June is Men’s Health Awareness Month

June is Men’s Health Month. Physical inactivity, high blood pressure, and smoking are risk factors for heart disease, the number one killer of men in America. Over time, fat and cholesterol can build up in your blood vessels. When arteries that supply the heart and brain with blood become clogged, a heart attack or stroke can occur. These risk factors can be reduced by living a healthy lifestyle. Here are some tips from Valley Baptist Health System that can help men improve their heart health.

Exercise is a must. It can help keep your body’s blood vessels open and help prevent heart disease or stroke. Exercise reduces your risk of developing heart disease and lowers you risk of developing high blood pressure.

Exercise raises your good cholesterol and lowers your bad cholesterol. It lowers the amount of fat in your bloodstream, helps you lose extra weight, which can strain your heart, and makes your heart and lungs work more efficiently.

Walking, stair-climbing, dancing, jogging, and other activities of at least moderate intensity can also help you prevent or manage several chronic diseases that become more common with age: type 2 diabetes, osteoporosis, and arthritis.

Both your body and mind can benefit from exercise.

Exercise can help you manage stress, make your life more enjoyable, boost your self-image and help counter anxiety and depression.

The Centers for Disease Control and the American Heart Association recommend at least 30 minutes of moderate intensity aerobic activity, 4 to 5 days a week. They also recommend moderate to high intensity muscle strengthening activity at least 2 days a week.

Examples of moderate activities include:

• Walking

• Gardening

• Doing housework

• Ballroom dancing

For increased benefit to your heart and lungs, try more vigorous aerobic activities like:

• Jogging or running

• Swimming laps

• Bicycling briskly

• Aerobic dancing

• Cross-country skiing

• Rowing

Use these tips to move toward a more active life:

• Choose activities you like. The key to starting and sticking with an exercise program is to pick activities that you enjoy. Then choose a convenient time and place to work out. Try to make exercise a habit.

Finding an exercise partner may make it easier to stick to a regular schedule.

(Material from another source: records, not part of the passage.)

===== config.mk =====
export PLATFORM = sky130hd
export DESIGN_NAME = fetch_stage
export DESIGN_NICKNAME = d
export VERILOG_FILES = /design/src/rtl/fetch_stage.sv
export SDC_FILE = /design/constraint.sdc
export NUM_CORES = 1
export LEC_CHECK = 0
export CAP_MARGIN = 20
export CORE_MARGIN = 2
export CORE_UTILIZATION = 50
export DETAILED_ROUTE_END_ITERATION = 6
export PLACE_DENSITY_LB_ADDON = 0.1
export SLEW_MARGIN = 15
export SYNTH_ARGS = -nofsm -noshare
export SYNTH_HDL_FRONTEND = slang
export SYNTH_SLANG_ARGS = --single-unit

===== constraint.sdc =====
create_clock -name clk -period 4.7 [get_ports clk]
set_clock_uncertainty 0.05 [all_clocks]
set_input_delay 1.41 -clock clk [delete_from_list [all_inputs] [get_ports clk]]
set_output_delay 1.41 -clock clk [all_outputs]
set_load 0.02 [all_outputs]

• Build up your endurance. Start out by exercising slowly, especially if you haven’t been active for a while. This will allow your muscles to warm up. Gradually build up how hard, how long, and how often you exercise. Be careful though. Overdoing exercise increases the risk of injury. Listen to your body, and don’t ignore any pain in your joints, ankles, feet, or legs.

• Drink plenty of water. While you exercise, drink some water every 15 minutes, especially in hot, humid conditions. Be sure to drink before you feel thirsty. You can’t always rely on thirst alone to tell you when you need more fluids.

• Check with your healthcare provider before starting any new exercise program. This is especially important if you have been inactive for a while.

It is also important if you have a chronic health problem like heart disease, diabetes, or obesity, or if you are at high risk for developing these problems.

If you have any chest pain or discomfort during exercise that goes away after you rest, call your healthcare provider right away.

If your exercise-induced chest pain does not go away with rest, call 911.

This can be a sign of heart disease and a heart attack.

In addition to exercise, maintaining a healthy diet, one low in fat and calories, is another weapon for fighting cardiovascular disease, stroke and many other conditions.